Vacuole sign is related to the infiltration and development of GGN. Vacuole is a residual cavity formed by lung necrosis and liquefied material discharged through Bronchus. Vacuolar features are important in distinguishing lung cancer from benign lesions(30). Based on the CT findings of the Solitary pulmonary nodule, Shi et al found that vacuole was a risk factor for malignancy, while calcification and satellite lesions were protective factors. And vacuole sign is the first imaging sign in the development of tumor(31). A study found 5-year survival rates of 68.42% and 59.46% in patients with homogeneous and vacuolar nodules, respectively (32), demonstrating that vacuolar sign has a negative impact on patient outcomes.

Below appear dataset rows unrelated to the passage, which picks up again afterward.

[config.mk]
export PLATFORM = sky130hd
export DESIGN_NAME = clz_arbiter
export DESIGN_NICKNAME = d
export VERILOG_FILES = /design/src/rtl/clz_arbiter.sv
export SDC_FILE = /design/constraint.sdc
export NUM_CORES = 1
export LEC_CHECK = 0
export ABC_AREA = 1
export CAP_MARGIN = 20
export CORE_MARGIN = 5
export CORE_UTILIZATION = 25
export CTS_CLUSTER_DIAMETER = 200
export DETAILED_ROUTE_END_ITERATION = 12
export GPL_ROUTABILITY_DRIVEN = 0
export HOLD_SLACK_MARGIN = 0.05
export SYNTH_ARGS = -nofsm -noshare
export SYNTH_HDL_FRONTEND = slang
export SYNTH_SLANG_ARGS = --single-unit
[constraint.sdc]
create_clock -name clk -period 5.6 [get_ports clk]
set_input_delay 1.68 -clock clk [delete_from_list [all_inputs] [get_ports clk]]
set_output_delay 1.68 -clock clk [all_outputs]
set_load 0.05 [all_outputs]
[src/rtl/clz_arbiter.sv]
// Round-robin arbiter sharing one 64-bit leading-zero counter between NUM_REQ requesters.
// Two-stage pipeline: operand register, clz, result register; results tagged with requester id.
module clz_arbiter #(
    parameter int unsigned NUM_REQ = 4,
    parameter int unsigned ID_W    = $clog2(NUM_REQ)
) (
    input  logic                  clk,
    input  logic                  rst_n,
    input  logic [NUM_REQ-1:0]    req_valid,
    input  logic [NUM_REQ*64-1:0] req_data,
    output logic [NUM_REQ-1:0]    req_ready,
    output logic                  rsp_valid,
    input  logic                  rsp_ready,
    output logic [6:0]            rsp_count,
    output logic                  rsp_zero,
    output logic [ID_W-1:0]       rsp_id,
    output logic                  busy
);

    logic            s1_valid_q, s1_valid_d;
    logic [63:0]     s1_data_q, s1_data_d;
    logic [ID_W-1:0] s1_id_q, s1_id_d;
    logic            s2_valid_q, s2_valid_d;
    logic [6:0]      s2_count_q, s2_count_d;
    logic            s2_zero_q, s2_zero_d;
    logic [ID_W-1:0] s2_id_q, s2_id_d;
    logic [ID_W-1:0] rr_ptr_q, rr_ptr_d;

    logic [NUM_REQ-1:0] grant;
    logic [ID_W-1:0]    win_id;
    logic [ID_W-1:0]    scan_id;
    logic               any_req;
    logic               s1_load, s2_load, accept;
    logic [6:0]         clz;

    // Grant depends only on req_valid and rr_ptr, never on downstream ready.
    always_comb begin
        grant   = '0;
        win_id  = '0;
        scan_id = '0;
        any_req = 1'b0;
        for (int unsigned k = 0; k < NUM_REQ; k++) begin
            scan_id = ID_W'((32'(rr_ptr_q) + k) % NUM_REQ);
            if (!any_req && req_valid[scan_id]) begin
                any_req        = 1'b1;
                grant[scan_id] = 1'b1;
                win_id         = scan_id;
            end
        end
    end

    assign s2_load   = s1_valid_q & (~s2_valid_q | rsp_ready);
    assign s1_load   = ~s1_valid_q | s2_load;
    assign accept    = any_req & s1_load;
    assign req_ready = grant & {NUM_REQ{s1_load & rst_n}};

    // Highest set bit wins since later iterations overwrite earlier ones.
    always_comb begin
        clz = 7'd64;
        for (int i = 0; i < 64; i++) begin
            if (s1_data_q[i]) begin
                clz = 7'(63 - i);
            end
        end
    end

    always_comb begin
        s1_valid_d = s1_valid_q;
        s1_data_d  = s1_data_q;
        s1_id_d    = s1_id_q;
        rr_ptr_d   = rr_ptr_q;
        s2_valid_d = s2_valid_q;
        s2_count_d = s2_count_q;
        s2_zero_d  = s2_zero_q;
        s2_id_d    = s2_id_q;

        if (s1_load) begin
            s1_valid_d = accept;
            if (accept) begin
                s1_data_d = req_data[64*win_id +: 64];
                s1_id_d   = win_id;
                rr_ptr_d  = (win_id == ID_W'(NUM_REQ - 1)) ? '0 : win_id + ID_W'(1);
            end
        end

        if (s2_load) begin
            s2_valid_d = 1'b1;
            s2_count_d = clz;
            s2_zero_d  = clz[6];
            s2_id_d    = s1_id_q;
        end else if (rsp_ready) begin
            s2_valid_d = 1'b0;
        end
    end

    always_ff @(posedge clk or negedge rst_n) begin
        if (!rst_n) begin
            s1_valid_q <= 1'b0;
            s1_data_q  <= '0;
            s1_id_q    <= '0;
            rr_ptr_q   <= '0;
            s2_valid_q <= 1'b0;
            s2_count_q <= '0;
            s2_zero_q  <= 1'b0;
            s2_id_q    <= '0;
        end else begin
            s1_valid_q <= s1_valid_d;
            s1_data_q  <= s1_data_d;
            s1_id_q    <= s1_id_d;
            rr_ptr_q   <= rr_ptr_d;
            s2_valid_q <= s2_valid_d;
            s2_count_q <= s2_count_d;
            s2_zero_q  <= s2_zero_d;
            s2_id_q    <= s2_id_d;
        end
    end

    assign rsp_valid = s2_valid_q;
    assign rsp_count = s2_count_q;
    assign rsp_zero  = s2_zero_q;
    assign rsp_id    = s2_id_q;
    assign busy      = s1_valid_q | s2_valid_q;

endmodule

==> metrics, run 1 <==
Seq/Total Area, Yosys 0.322; worst rel slew slack 0.431; final wirelength 24600 µm; fill cell count around 2500; reg2reg setup slack ~1.8 ns; fin crit share 0.946; Post-synth top cells nand2_1, nor2_1, dfrtp_1; Yosys reg bits 79; proportion of layout cells with a drive suffix above 1 0.0727; Critical Path End req_ready[3]; vias after detailed routing slightly below 7000; Vias/cell roughly 4.7; Clock Skew about 0.0066 ns; DRT Pass-1 Iters 5; endpoints failing setup 0; Post-CTS Hold Buffers 0; EDFF count, synth 0; reg2reg start s1_data_q[0]; Least-Margin Pin Slew ~0.85 ns; dominant cells by area after synthesis dfrtp_1, nand2_1, nor2_1; CTS buffer count 9; Synth async-reset ratio 1.00; Peak supply drop around 0.00053 V; Synth area leader dfrtp_1; clk buf depth 2; PortBufs 278; CP Capture Type output port; Hold WC Path Type flop to flop; area growth from synthesis to layout 56.8%; Fmax achieved about 0.19 GHz; Fin. Hold Viols 0; Boundary Pins 279; Synth top area share 0.322; Starting Density 0.253; critical path fanouts, max 5; vias in the first global route approximately 6900; Die W approximately 170 µm; initial antenna violation count 3; Core Util, Final 0.397; gr ovfl total 0; Antenna diodes 0; Mapped Cells roughly 890; Yosys cell types 35; Final nets between 1000 and 1500; Final Max Slew Viols 0; worst flop-to-flop path endpoint rsp_count[0]; first-pass GRT wire length a little under 40000 µm; die area 27800 µm²; H-tree levels 3; Rows between 50 and 60; Die H 167 µm; total core area about 24000 µm²; post-synth net total approximately 1200; DRT antenna net count 0; Synth warnings 0; Post-CTS Resized 0; WP data required just under 4 ns; CP startpoint req_valid[2]; post-detail-place hpwl approximately 19000 µm; Crit Path Class input port to output port; GRT Overall Usage 0.171; RSZ-0062 raised after global routing false; CP startpoint kind input port; R2R cell count 64; DR WL/cell roughly 17 µm; Final TNS setup 0 ns; status completed; largest net degree at the start of global routing 130; Post-route DRC 0; Power Dens Cells roughly 750 nW/µm²; Clk Latency, worst-skew pair around 0.34 ns; Static Leak 4.13 nW; Arr. time, crit path around 3.6 ns; DR iter-0 viols 365; count leader, synth nand2_1; clk slew on worst S/H paths roughly 0.06 ns; Syn Std Cell Area 6140 µm²; post-route minimum period 5.30 ns; clk root buf clkbuf_16; CTS Sinks 79; max-cap violation count 0; clock tree from TritonCTS built; Post-CTS Setup Inserts 0; Syn Area/Cell about 6.9 µm²; Main synth FF type dfrtp_1
## worst min-delay path by stage
stage             startpoint             to  slack (ns)  depth (start not counted)
2_1_floorplan  s1_data_q[27]  s1_data_q[27]        0.47                          2
3_3_place_gp    rsp_count[4]   rsp_count[4]        0.47                          2
3_5_place_dp    rsp_count[0]   rsp_count[0]        0.47                          2
4_1_cts            rsp_id[1]      rsp_id[1]        0.49                          2
5_1_grt         rsp_count[4]   rsp_count[4]        0.52                          2
6_report        rsp_count[0]   rsp_count[0]        0.49                          2
## area by class of cell
type,count,area [µm²],share of cell area
multi-input combinational,657,3330,0.346
timing repair buffer,289,2950,0.307
sequential,79,1980,0.205
inverter,102,623,0.0647
tap,324,405,0.0421
clock buffer,10,239,0.0248
clock inverter,4,95.1,0.00988
## cells in the final DEF (no fill, tap or decap), drive strengths merged
| cell | synthesis | routed |
|---|---|---|
| clkdlybuf4s50 | 0 | 273 |
| nand4 | 2 | 2 |
| o31ai | 3 | 3 |
| o2111ai | 38 | 38 |
| a22oi | 2 | 2 |
| ha | 7 | 7 |
| o22ai | 26 | 26 |
| buf | 8 | 16 |
| nor4 | 2 | 2 |
| a21oi | 5 | 5 |
| nor3 | 10 | 10 |
| bufinv | 17 | 20 |
| o41ai | 1 | 1 |
| a22o | 1 | 1 |
| nor2 | 168 | 168 |
| a311oi | 1 | 1 |
| a221oi | 1 | 1 |
| nand2 | 194 | 194 |
| mux2i | 2 | 2 |
| inv | 85 | 84 |
| o311ai | 38 | 38 |
| o221ai | 4 | 4 |
| or2 | 38 | 38 |
| dfrtp | 79 | 79 |
| nand3 | 13 | 13 |
| o21ai | 99 | 99 |
| a32o | 1 | 1 |
| clkinv | 0 | 2 |
| a221o | 1 | 1 |
| clkbuf | 48 | 10 |
## stage by stage
step	power (mW)	std cells	area, µm²	hold slack [ns]	worst slack [ns]
3_5_place_dp	6.64	1451	9290	0.475	0.316
6_report	7.22	1465	9630	0.492	0.302
2_1_floorplan	4.92	894	6140	0.473	0.924
3_3_place_gp	6.60	1451	9290	0.465	0.383
4_1_cts	7.36	1465	9630	0.492	0.304
5_1_grt	7.96	1465	9630	0.518	0.118
## logic make-up (layout without fill, tap and decap cells)
| kind of cell | Yosys count | in the layout | synth area share |
|---|---|---|---|
| and+or+nand+nor | 427 | 427 | 0.283 |
| AOI/OAI and AO/OA | 221 | 221 | 0.241 |
| buffers and inverters | 158 | 405 | 0.137 |
| DFF | 79 | 79 | 0.322 |
| adders and majority gates | 7 | 7 | 0.0143 |
| muxes | 2 | 2 | 0.00326 |
## layer usage
layer	track usage	wire length, µm
met5	0	41
met4	0.0512	448
met3	0.0401	1570
met2	0.273	11200
met1	0.232	11300
## flip-flops by register name, indices dropped and copies added (netlist names), named ones only
signal,count
s1_data_q,64
rsp_count,7
rsp_id,2
s1_id_q,2
rr_ptr_q,1
rsp_valid,1
s1_valid_q,1
## worst max-delay path, stage by stage
cell and delay [ns]:
clkdlybuf4s50_1 0.42, nand2_1 0.07, o21ai_1 0.07, nand2_1 0.08, nand2_1 0.14, inv_2 0.10
nand2_1 0.07, nor2_1 0.15, inv_2 0.05, nor2_1 0.22, inv_2 0.10, o21ai_1 0.14
nand2_1 0.07, inv_1 0.10, buf_12 0.14
## where the power goes
part	internal, mW	leakage, nW	switching [mW]
clock network	0.442	0.164	0.236
registers	0.928	0.956	0.221
logic	2.01	3.01	3.38
(Power assumes the default switching activity.)
==> run 2, diff against run 1 <==
Settings changed: SKIP_CTS_REPAIR_TIMING set to 1.
==> results of run 2 <==
Final layout, timing and power as in run 1 (identical DEF).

The burr sign was pathologically associated with increased lobular interstitial thickness, fibrotic or carcinomatous lymphatics due to small peripheral vessel occlusion(33), and in this study, the spiculate sign was found to occur during the invasive development stage of GGN, this is consistent with previous studies showing that burr-bearing nodules are more likely to be malignant than those with a smooth, well-defined margin(34) ,and another study suggesting that, the positive predictive value of Burr for malignancy was as high as 90%(35). In addition, classic predictive models such as the Mayo Clinic Model(20) and Brock Model (15) also identified the spiculate sign as a risk factor for malignant pulmonary nodules.
The lobulated sign is closely associated with the growth pattern of malignant tumors, with unbalanced growth of solid components within it, resulting in radiographic changes similar to cauliflower-like ones (36). In partially solid nodules, a lobulated border is more invasive (37, 38), and this phenomenon is present in multiple cancers (39). In this study, the OR of the lobulated sign was 3.006(95% CI 1.098–8.227), which I believe has a high value in predicting the development of lung cancer invasion.

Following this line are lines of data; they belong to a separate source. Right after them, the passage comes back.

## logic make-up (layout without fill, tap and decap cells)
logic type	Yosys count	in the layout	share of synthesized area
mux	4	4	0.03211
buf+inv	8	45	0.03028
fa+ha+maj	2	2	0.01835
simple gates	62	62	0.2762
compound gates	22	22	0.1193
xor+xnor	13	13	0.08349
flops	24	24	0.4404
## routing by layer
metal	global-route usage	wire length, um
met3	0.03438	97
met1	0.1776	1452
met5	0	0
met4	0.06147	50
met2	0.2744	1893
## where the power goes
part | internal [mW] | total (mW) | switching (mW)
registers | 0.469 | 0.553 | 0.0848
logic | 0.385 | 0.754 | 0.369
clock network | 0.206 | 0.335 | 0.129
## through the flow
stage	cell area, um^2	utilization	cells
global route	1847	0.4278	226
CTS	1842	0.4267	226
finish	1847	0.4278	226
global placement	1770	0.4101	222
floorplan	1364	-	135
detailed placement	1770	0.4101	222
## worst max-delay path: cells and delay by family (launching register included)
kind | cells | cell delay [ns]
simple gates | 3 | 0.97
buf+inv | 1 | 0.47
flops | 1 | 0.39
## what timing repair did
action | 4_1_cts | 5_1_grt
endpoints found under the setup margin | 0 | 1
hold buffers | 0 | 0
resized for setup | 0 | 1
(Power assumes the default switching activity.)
[src/rtl/btn_debounce_multi.sv]
// Multi-channel push-button debouncer with press/release/long-press pulses.
// Optional auto-repeat pulses are compiled in with `define BTN_AUTOREPEAT_EN.
module btn_debounce_multi #(
  parameter int unsigned NUM_BTN      = 3,
  parameter int unsigned ACTIVE_LOW   = 1,
  parameter int unsigned DEBOUNCE_CYC = 2400,
  parameter int unsigned LONG_CYC     = 12000000,
  parameter int unsigned REPEAT_CYC   = 3000000
) (
  input  logic               Fg_CLK,
  input  logic               Ext_RESETn,
  input  logic [NUM_BTN-1:0] iExtBtn,
  output logic [NUM_BTN-1:0] oLevel,
  output logic [NUM_BTN-1:0] oPress,
  output logic [NUM_BTN-1:0] oRelease,
  output logic [NUM_BTN-1:0] oLong,
  output logic [NUM_BTN-1:0] oRepeat
);

  localparam int unsigned DW = $clog2(DEBOUNCE_CYC + 1);
  localparam int unsigned HW = $clog2(LONG_CYC + 1);
`ifdef BTN_AUTOREPEAT_EN
  localparam int unsigned RW = $clog2(REPEAT_CYC + 1);
`endif
  localparam logic [NUM_BTN-1:0] IDLE_PINS = {NUM_BTN{ACTIVE_LOW != 0}};

  typedef enum logic [1:0] {
    ST_IDLE    = 2'd0,
    ST_PRESSED = 2'd1,
    ST_LONG    = 2'd2
  } state_t;

  if (NUM_BTN < 1 || NUM_BTN > 16 || DEBOUNCE_CYC < 1 || LONG_CYC < 2 || REPEAT_CYC < 1)
  begin : g_param_check
    $error("btn_debounce_multi: parameter out of range");
  end

  // Two-flop synchroniser; reset loads the idle pin level so no false press follows reset.
  logic [NUM_BTN-1:0] r_sync1;
  logic [NUM_BTN-1:0] r_sync2;
  logic [NUM_BTN-1:0] w_pressed;

  always_ff @(posedge Fg_CLK or negedge Ext_RESETn) begin
    if (!Ext_RESETn) begin
      r_sync1 <= IDLE_PINS;
      r_sync2 <= IDLE_PINS;
    end else begin
      r_sync1 <= iExtBtn;
      r_sync2 <= r_sync1;
    end
  end

  assign w_pressed = r_sync2 ^ IDLE_PINS;

  for (genvar i = 0; i < NUM_BTN; i++) begin : g_ch
    logic [DW-1:0] r_deb_cnt;
    logic          r_stable;
    logic [HW-1:0] r_hold;
    state_t        r_state;
    logic          r_press;
    logic          r_release;
    logic          r_long;
    logic          w_accept;
    logic          w_accept_press;
    logic          w_accept_rel;
    logic          w_long_hit;

    assign w_accept       = (w_pressed[i] != r_stable) && (r_deb_cnt == DW'(DEBOUNCE_CYC - 1));
    assign w_accept_press = w_accept && !r_stable;
    assign w_accept_rel   = w_accept && r_stable;
    // A release accepted on the very edge the hold would mature wins over the long pulse.
    assign w_long_hit     = (r_state == ST_PRESSED) && (r_hold == HW'(LONG_CYC - 2)) && !w_accept_rel;

    always_ff @(posedge Fg_CLK or negedge Ext_RESETn) begin
      if (!Ext_RESETn) begin
        r_deb_cnt <= '0;
        r_stable  <= 1'b0;
      end else if (w_pressed[i] == r_stable) begin
        r_deb_cnt <= '0;
      end else if (w_accept) begin
        r_stable  <= w_pressed[i];
        r_deb_cnt <= '0;
      end else begin
        r_deb_cnt <= r_deb_cnt + DW'(1);
      end
    end

    always_ff @(posedge Fg_CLK or negedge Ext_RESETn) begin
      if (!Ext_RESETn) begin
        r_hold <= '0;
      end else if (!r_stable) begin
        r_hold <= '0;
      end else if (r_hold != HW'(LONG_CYC)) begin
        r_hold <= r_hold + HW'(1);
      end
    end

    // Channel FSM with its registered event pulses.
    always_ff @(posedge Fg_CLK or negedge Ext_RESETn) begin
      if (!Ext_RESETn) begin
        r_state   <= ST_IDLE;
        r_press   <= 1'b0;
        r_release <= 1'b0;
        r_long    <= 1'b0;
      end else begin
        r_press   <= w_accept_press;
        r_release <= w_accept_rel;
        r_long    <= w_long_hit;
        case (r_state)
          ST_IDLE: begin
            if (w_accept_press) r_state <= ST_PRESSED;
          end
          ST_PRESSED: begin
            if (w_accept_rel)    r_state <= ST_IDLE;
            else if (w_long_hit) r_state <= ST_LONG;
          end
          ST_LONG: begin
            if (w_accept_rel) r_state <= ST_IDLE;
          end
          default: r_state <= ST_IDLE;
        endcase
      end
    end

    assign oLevel[i]   = r_stable;
    assign oPress[i]   = r_press;
    assign oRelease[i] = r_release;
    assign oLong[i]    = r_long;

`ifdef BTN_AUTOREPEAT_EN
    logic [RW-1:0] r_rep_cnt;
    logic          r_repeat;

    // Repeat period starts at the long pulse; the release edge suppresses any pending pulse.
    always_ff @(posedge Fg_CLK or negedge Ext_RESETn) begin
      if (!Ext_RESETn) begin
        r_rep_cnt <= '0;
        r_repeat  <= 1'b0;
      end else begin
        r_repeat <= 1'b0;
        if ((r_state != ST_LONG) || w_accept_rel) begin
          r_rep_cnt <= '0;
        end else if (r_rep_cnt == RW'(REPEAT_CYC - 1)) begin
          r_rep_cnt <= '0;
          r_repeat  <= 1'b1;
        end else begin
          r_rep_cnt <= r_rep_cnt + RW'(1);
        end
      end
    end

    assign oRepeat[i] = r_repeat;
`else
    assign oRepeat[i] = 1'b0;
`endif
  end

endmodule
[config.mk]
export PLATFORM = sky130hd
export DESIGN_NAME = btn_debounce_multi
export DESIGN_NICKNAME = d
export VERILOG_FILES = /design/src/rtl/btn_debounce_multi.sv
export SDC_FILE = /design/constraint.sdc
export NUM_CORES = 1
export LEC_CHECK = 0
export BUFFER_PORTS_ARGS = -buffer_cell sky130_fd_sc_hd__buf_2
export CAP_MARGIN = 20
export CORE_UTILIZATION = 50
export DETAILED_ROUTE_END_ITERATION = 8
export GPL_TIMING_DRIVEN = 0
export PLACE_DENSITY = 0.66
export SYNTH_ARGS = -nofsm -noshare
export SYNTH_HDL_FRONTEND = slang
export SYNTH_SLANG_ARGS = --single-unit
[constraint.sdc]
create_clock -name Fg_CLK -period 2.5 [get_ports Fg_CLK]
set_clock_uncertainty 0.05 [all_clocks]
set_input_delay 0 -clock Fg_CLK [delete_from_list [all_inputs] [get_ports Fg_CLK]]
set_output_delay 0 -clock Fg_CLK [all_outputs]
set_load 0.05 [all_outputs]
==> flow_summary.json <==
{
  "multi_input_area_sq_um": 2880,
  "drtAntennaViolNets": 0,
  "crit_path_end_kind": "flip-flop",
  "clk_latency_ns": 0.42,
  "p_leak_nw": 3.16,
  "critPathKind": "flip-flop to flip-flop",
  "max-cap-violations": 0,
  "drc_errors": 0,
  "die_w_um": 115,
  "grt_pass1_wl_um": 19900,
  "min_period_ns": 2.17,
  "synthArstFlopShare_pct": 100,
  "synth_cells": 641,
  "clk_path_buf_depth": 2,
  "clockRootBuffer": "clkbuf_16",
  "cp-endpoint": "g_ch[2].r_hold[20]$_DFFE_PN0P_",
  "drtIter0Drc": 277,
  "routed_wl_um": 11300,
  "powerDensity_nw_per_um2": 653,
  "finalSetupViolCount": 0,
  "gp_congestion": 0.826,
  "rr_startpoint": "g_ch[2].r_hold[1]$_DFFE_PN0P_",
  "syn_area_per_cell_sq_um": 10.0,
  "netSwitchingPower_mw": 0.937,
  "layout.nets": 700,
  "register_area_sq_um": 3310,
  "coreArea_sq_um": 12300,
  "pwr-share-seq_pct": 45.1,
  "worst_pin_slew_ns": 0.775,
  "firstDrtPassIters": 4,
  "critPathLaunch": "g_ch[2].r_hold[1]$_DFFE_PN0P_",
  "start_util_pct": 52.3,
  "clock_sinks": 132,
  "vias": 4524,
  "p_int_mw": 3.89,
  "area_growth_pct": 15.3,
  "critPathRequiredTime_ns": 2.73,
  "fillers": 1058,
  "netlist_area_sq_um": 6410,
  "seq_area_frac_synth_pct": 51.7,
  "io_pins": 20,
  "fin_cells": 864,
  "antenna_found_initial": 0,
  "critical_path.max_fanout": 6,
  "dieArea_sq_um": 13300,
  "hold_path.class": "input port to async pin",
  "numCtsBuffers": 17,
  "critPathLaunchType": "flip-flop",
  "yosysWarningCount": 0,
  "synth.distinct_cells": 43,
  "post-route-period-util_pct": 86.6,
  "max_freq_mhz": 462,
  "fin_area_sq_um": 7390,
  "grt_pass1_vias": 4369,
  "hpwl_um": 7540,
  "ys_ff_latch": 132,
  "antenna_cells": 0,
  "combPwrFrac_pct": 2.1,
  "worst-r2r-setup-slack_ns": 0.33,
  "synth-edff-count": 0,
  "p_clk_share_pct": 52.8,
  "switching_share_pct": 19.4,
  "rsz0062_at_grt": "no",
  "cts_resized": 0,
  "critPathArrivalTime_ns": 2.40,
  "ys.flop_type": "dfrtp_1",
  "dp_cells": 828,
  "grt.overflow.total": 0,
  "finalHoldViolCount": 0,
  "maxSlewHeadroom_pct": 47.8,
  "clk_transition_reported_paths_ns": 0.06,
  "ir_drop_v": 0.000544,
  "routed_via_density": 5.24,
  "io_buffer_count": 16,
  "die_h_um": 115,
  "layout-drive-gt1-share_pct": 10.5,
  "num_rows": 40,
  "finalMaxSlewViolations": 0,
  "routedWlPerCell_um": 13.1,
  "postPlaceCellArea_sq_um": 6740,
  "h-tree-depth": 4,
  "outcome": "completed",
  "gr-usage-all-layers_pct": 19.2,
  "grt_max_degree": 79,
  "cts_tree": "done",
  "r2r_end": "g_ch[2].r_hold[20]$_DFFE_PN0P_",
  "r2r_cells": 6,
  "fin_util_pct": 60.3
}
-- per-stage QoR --
stage,hold WS [ns],worst slack [ns],total power [mW],TNS [ns]
3_3_place_gp,0.0548,-0.312,2.30,-38.70
3_5_place_dp,-0.0618,0.376,2.31,0
6_report,0.0534,0.335,4.83,0
5_1_grt,0.0980,0.137,5.00,0
4_1_cts,0.0659,0.353,4.88,0
2_1_floorplan,-0.346,0.684,2.25,0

The bronchial sign refers to the presence of an air-bearing track within the nodule(40), which is common in malignant nodules(41), and is mostly due to the fact that the trachea extends in reverse within the tumor when the tumor retracts due to fibrosis. This symptom is seen in all lung cancer cell types but is more common in adenocarcinoma (42). According to Qiang JW et al, there are five types of bronchial sign, including continuous open type, enveloping type, tree-like narrowing type, compressed narrowing type, and compressed flat type, the first three types are associated with malignant progression of tumours(43). Multidisciplinary studies in imaging and molecular biology have shown that bronchial signs are associated with mutations in EGFR activity(44). Therefore, our study confirms that it is significant to classify it as an imaging risk factor for the development of infiltration in GGN.
Our prediction model still has some limitations. First, our data came from a single centre and were investigated only in the Chinese population, thus limiting the generalizability of the model; and our study used a two-dimensional CTR value rather than a three-dimensional proportion of solid components; In addition, the characterization of the patient's imaging features is subjective and may have an impact on the outcome. I think that adding a three-dimensional dimension of the proportion of solid components, conducting a multi-center study may improve the model's predictive performance.